§ **Work order**
Work through the data and report how many lines include the string "error", giving the number alone.

(Data for this exercise begins)

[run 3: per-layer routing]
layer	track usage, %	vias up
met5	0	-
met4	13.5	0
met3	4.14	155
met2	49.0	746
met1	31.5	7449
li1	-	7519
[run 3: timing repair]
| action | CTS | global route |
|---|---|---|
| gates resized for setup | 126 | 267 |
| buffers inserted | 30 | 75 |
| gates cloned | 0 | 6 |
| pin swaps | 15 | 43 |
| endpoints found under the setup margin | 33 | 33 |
[src/rtl/lotarb_ctrl.sv]
module lotarb_ctrl
    import lotarb_pkg::*;
(
    input  logic i_clk,
    input  logic i_rst_n,
    input  logic i_in_valid,
    input  logic i_is_draw,
    output logic o_in_ready,
    input  t_sts i_sts,
    output t_cmd o_cmd
);

    localparam logic [2:0] S_IDLE = 3'd0;
    localparam logic [2:0] S_SUM  = 3'd1;
    localparam logic [2:0] S_MUL  = 3'd2;
    localparam logic [2:0] S_ADD  = 3'd3;
    localparam logic [2:0] S_DIV  = 3'd4;
    localparam logic [2:0] S_WALK = 3'd5;
    localparam logic [2:0] S_FIN  = 3'd6;

    logic [2:0] r_state;
    logic [2:0] n_state;

    assign o_in_ready = (r_state == S_IDLE);

    // Next state and commands
    always_comb begin
        n_state = r_state;
        o_cmd   = '0;
        unique case (r_state)
            S_IDLE: begin
                if (i_in_valid) begin
                    o_cmd.capture = 1'b1;
                    if (i_is_draw == CMD_DRAW) begin
                        o_cmd.scan_start = 1'b1;
                        n_state = S_SUM;
                    end else begin
                        n_state = S_FIN;
                    end
                end
            end
            S_SUM: begin
                o_cmd.scan_step = 1'b1;
                if (i_sts.scan_done) begin
                    n_state = i_sts.total_zero ? S_FIN : S_MUL;
                end
            end
            S_MUL: begin
                o_cmd.lcg_mul = 1'b1;
                n_state = S_ADD;
            end
            S_ADD: begin
                o_cmd.lcg_add = 1'b1;
                n_state = S_DIV;
            end
            S_DIV: begin
                o_cmd.div_step = 1'b1;
                if (i_sts.div_last) begin
                    o_cmd.scan_start = 1'b1;
                    n_state = S_WALK;
                end
            end
            S_WALK: begin
                o_cmd.scan_step = 1'b1;
                o_cmd.walk      = 1'b1;
                if (i_sts.scan_done) begin
                    n_state = S_FIN;
                end
            end
            S_FIN: begin
                if (i_sts.out_free) begin
                    o_cmd.out_load = 1'b1;
                    n_state = S_IDLE;
                end
            end
            default: begin
                n_state = S_IDLE;
            end
        endcase
    end

    // State register
    always_ff @(posedge i_clk) begin
        if (!i_rst_n) begin
            r_state <= S_IDLE;
        end else begin
            r_state <= n_state;
        end
    end

    // A result never overwrites one that is still waiting
    a_out_load_free: assert property (@(posedge i_clk) disable iff (!i_rst_n)
        o_cmd.out_load |-> i_sts.out_free)
        else $error("output loaded while previous word pending");

    // The divider only runs with a nonzero divisor
    a_div_nonzero: assert property (@(posedge i_clk) disable iff (!i_rst_n)
        o_cmd.div_step |-> !i_sts.total_zero)
        else $error("division started with zero ticket sum");

endmodule

[src/rtl/lotarb_dp.sv]
module lotarb_dp
    import lotarb_pkg::*;
#(
    parameter int SLOTS        = 16,
    parameter int TICKET_WIDTH = 8
) (
    input  logic i_clk,
    input  logic i_rst_n,
    input  t_cmd i_cmd,
    output t_sts o_sts,
    input  t_in  i_in_data,
    output logic o_out_valid,
    input  logic i_out_ready,
    output t_out o_out_data
);

    localparam int IDX_W = $clog2(SLOTS);
    localparam int SUM_W = TICKET_WIDTH + IDX_W;

    // Ticket memory with per-entry written flags; unwritten entries read as one
    logic [TICKET_WIDTH-1:0] r_mem [SLOTS];
    logic [SLOTS-1:0]        r_tv;
    logic [TICKET_WIDTH-1:0] r_rd_data;
    logic                    r_rd_tv;
    logic [TICKET_WIDTH-1:0] rd_tkt;

    // Scan pipeline
    logic [IDX_W:0]   r_idx;
    logic             r_v;
    logic             r_e;
    logic [IDX_W-1:0] r_i;
    logic [15:0]      r_mask;
    logic [SLOTS-1:0] elig;
    logic             issue;
    logic [IDX_W-1:0] rd_addr;

    // Arithmetic
    logic [SUM_W-1:0]   r_total;
    logic [SUM_W-1:0]   r_base;
    logic [SUM_W:0]     base_end;
    logic               r_hit;
    logic [IDX_W-1:0]   r_found;
    logic [LCG_W-1:0]   r_lcg;
    logic [LCG_W-1:0]   r_prod;
    logic [LCG_W-1:0]   mul_full;
    logic [LCG_W-1:0]   lcg_next;
    logic [LCG_W-1:0]   r_dvd;
    logic [SUM_W-1:0]   r_rem;
    logic [SUM_W:0]     rem_sh;
    logic [4:0]         r_dcnt;

    logic                    wr_en;
    logic [IDX_W-1:0]        wr_addr;
    logic [TICKET_WIDTH-1:0] wr_data;

    logic r_ovalid;
    t_out r_out;

    // Mask bits above 15 do not exist
    for (genvar g = 0; g < SLOTS; g++) begin : g_elig
        if (g < 16) begin : g_in
            assign elig[g] = r_mask[g];
        end else begin : g_out
            assign elig[g] = 1'b0;
        end
    end

    assign wr_en   = i_cmd.capture && (i_in_data.cmd == CMD_LOAD)
                     && (7'(i_in_data.slot) < 7'(SLOTS));
    assign wr_addr = IDX_W'(i_in_data.slot);
    assign wr_data = TICKET_WIDTH'(i_in_data.ticket_count);
    assign issue   = i_cmd.scan_step && (r_idx != (IDX_W + 1)'(SLOTS));
    assign rd_addr = r_idx[IDX_W-1:0];
    assign rd_tkt  = r_rd_tv ? r_rd_data : TICKET_WIDTH'(1);

    // Memory write and registered read
    always_ff @(posedge i_clk) begin
        if (wr_en) begin
            r_mem[wr_addr] <= wr_data;
        end
        r_rd_data <= r_mem[rd_addr];
        r_rd_tv   <= r_tv[rd_addr];
    end

    always_ff @(posedge i_clk) begin
        if (!i_rst_n) begin
            r_tv <= '0;
        end else if (wr_en) begin
            r_tv[wr_addr] <= 1'b1;
        end
    end

    // Slot scan: issue address, then consume the data in the next cycle
    always_ff @(posedge i_clk) begin
        if (!i_rst_n) begin
            r_v <= 1'b0;
        end else if (i_cmd.scan_start) begin
            r_v <= 1'b0;
        end else if (i_cmd.scan_step) begin
            r_v <= issue;
        end
    end

    assign base_end = {1'b0, r_base} + (SUM_W + 1)'(rd_tkt);

    always_ff @(posedge i_clk) begin
        if (i_cmd.capture) begin
            r_mask  <= i_in_data.eligible_mask;
            r_hit   <= 1'b0;
            r_found <= '0;
        end
        if (i_cmd.scan_start) begin
            r_idx  <= '0;
            r_base <= '0;
            if (!i_cmd.walk && !i_cmd.div_step) begin
                r_total <= '0;
            end
        end else if (i_cmd.scan_step) begin
            if (issue) begin
                r_idx <= r_idx + (IDX_W + 1)'(1);
                r_e   <= elig[rd_addr];
                r_i   <= rd_addr;
            end
            if (r_v && r_e) begin
                if (i_cmd.walk) begin
                    // winner walk: first eligible slot whose run holds the ticket
                    if (!r_hit && ({1'b0, r_rem} < base_end)) begin
                        r_hit   <= 1'b1;
                        r_found <= r_i;
                    end
                    r_base <= base_end[SUM_W-1:0];
                end else begin
                    r_total <= r_total + SUM_W'(rd_tkt);
                end
            end
        end
    end

    // Generator: multiply (low 31 bits only), register, then add
    assign mul_full = r_lcg * LCG_MUL;
    assign lcg_next = r_prod + LCG_ADD;

    always_ff @(posedge i_clk) begin
        if (i_cmd.lcg_mul) begin
            r_prod <= mul_full;
        end
    end

    always_ff @(posedge i_clk) begin
        if (!i_rst_n) begin
            r_lcg <= LCG_SEED;
        end else if (i_cmd.lcg_add) begin
            r_lcg <= lcg_next;
        end
    end

    // Restoring remainder, one dividend bit a cycle
    assign rem_sh = {r_rem, r_dvd[LCG_W-1]};

    always_ff @(posedge i_clk) begin
        if (i_cmd.lcg_add) begin
            r_dvd  <= lcg_next;
            r_rem  <= '0;
            r_dcnt <= '0;
        end else if (i_cmd.div_step) begin
            if (rem_sh >= {1'b0, r_total}) begin
                r_rem <= SUM_W'(rem_sh - {1'b0, r_total});
            end else begin
                r_rem <= rem_sh[SUM_W-1:0];
            end
            r_dvd  <= r_dvd << 1;
            r_dcnt <= r_dcnt + 5'd1;
        end
    end

    // Output register
    always_ff @(posedge i_clk) begin
        if (!i_rst_n) begin
            r_ovalid <= 1'b0;
        end else if (i_cmd.out_load) begin
            r_ovalid <= 1'b1;
        end else if (i_out_ready) begin
            r_ovalid <= 1'b0;
        end
    end

    always_ff @(posedge i_clk) begin
        if (i_cmd.out_load) begin
            r_out.granted      <= r_hit;
            r_out.grant_slot   <= r_hit ? 4'(r_found) : 4'd0;
            r_out.drawn_ticket <= r_hit ? 12'(r_rem) : 12'd0;
        end
    end

    assign o_out_valid = r_ovalid;
    assign o_out_data  = r_out;

    assign o_sts.scan_done  = (r_idx == (IDX_W + 1)'(SLOTS)) && !r_v;
    assign o_sts.total_zero = (r_total == '0);
    assign o_sts.div_last   = (r_dcnt == 5'd30);
    assign o_sts.out_free   = !r_ovalid || i_out_ready;

    // The drawn ticket lies below the sum during the walk
    a_rem_below: assert property (@(posedge i_clk) disable iff (!i_rst_n)
        (i_cmd.scan_step && i_cmd.walk) |-> (r_rem < r_total))
        else $error("winning ticket not below ticket sum");

    // A finished walk always finds a winner
    a_walk_hit: assert property (@(posedge i_clk) disable iff (!i_rst_n)
        (i_cmd.walk && o_sts.scan_done) |-> r_hit)
        else $error("walk finished without a winner");

endmodule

(Data for this exercise ends)

§ **Exercise response**
4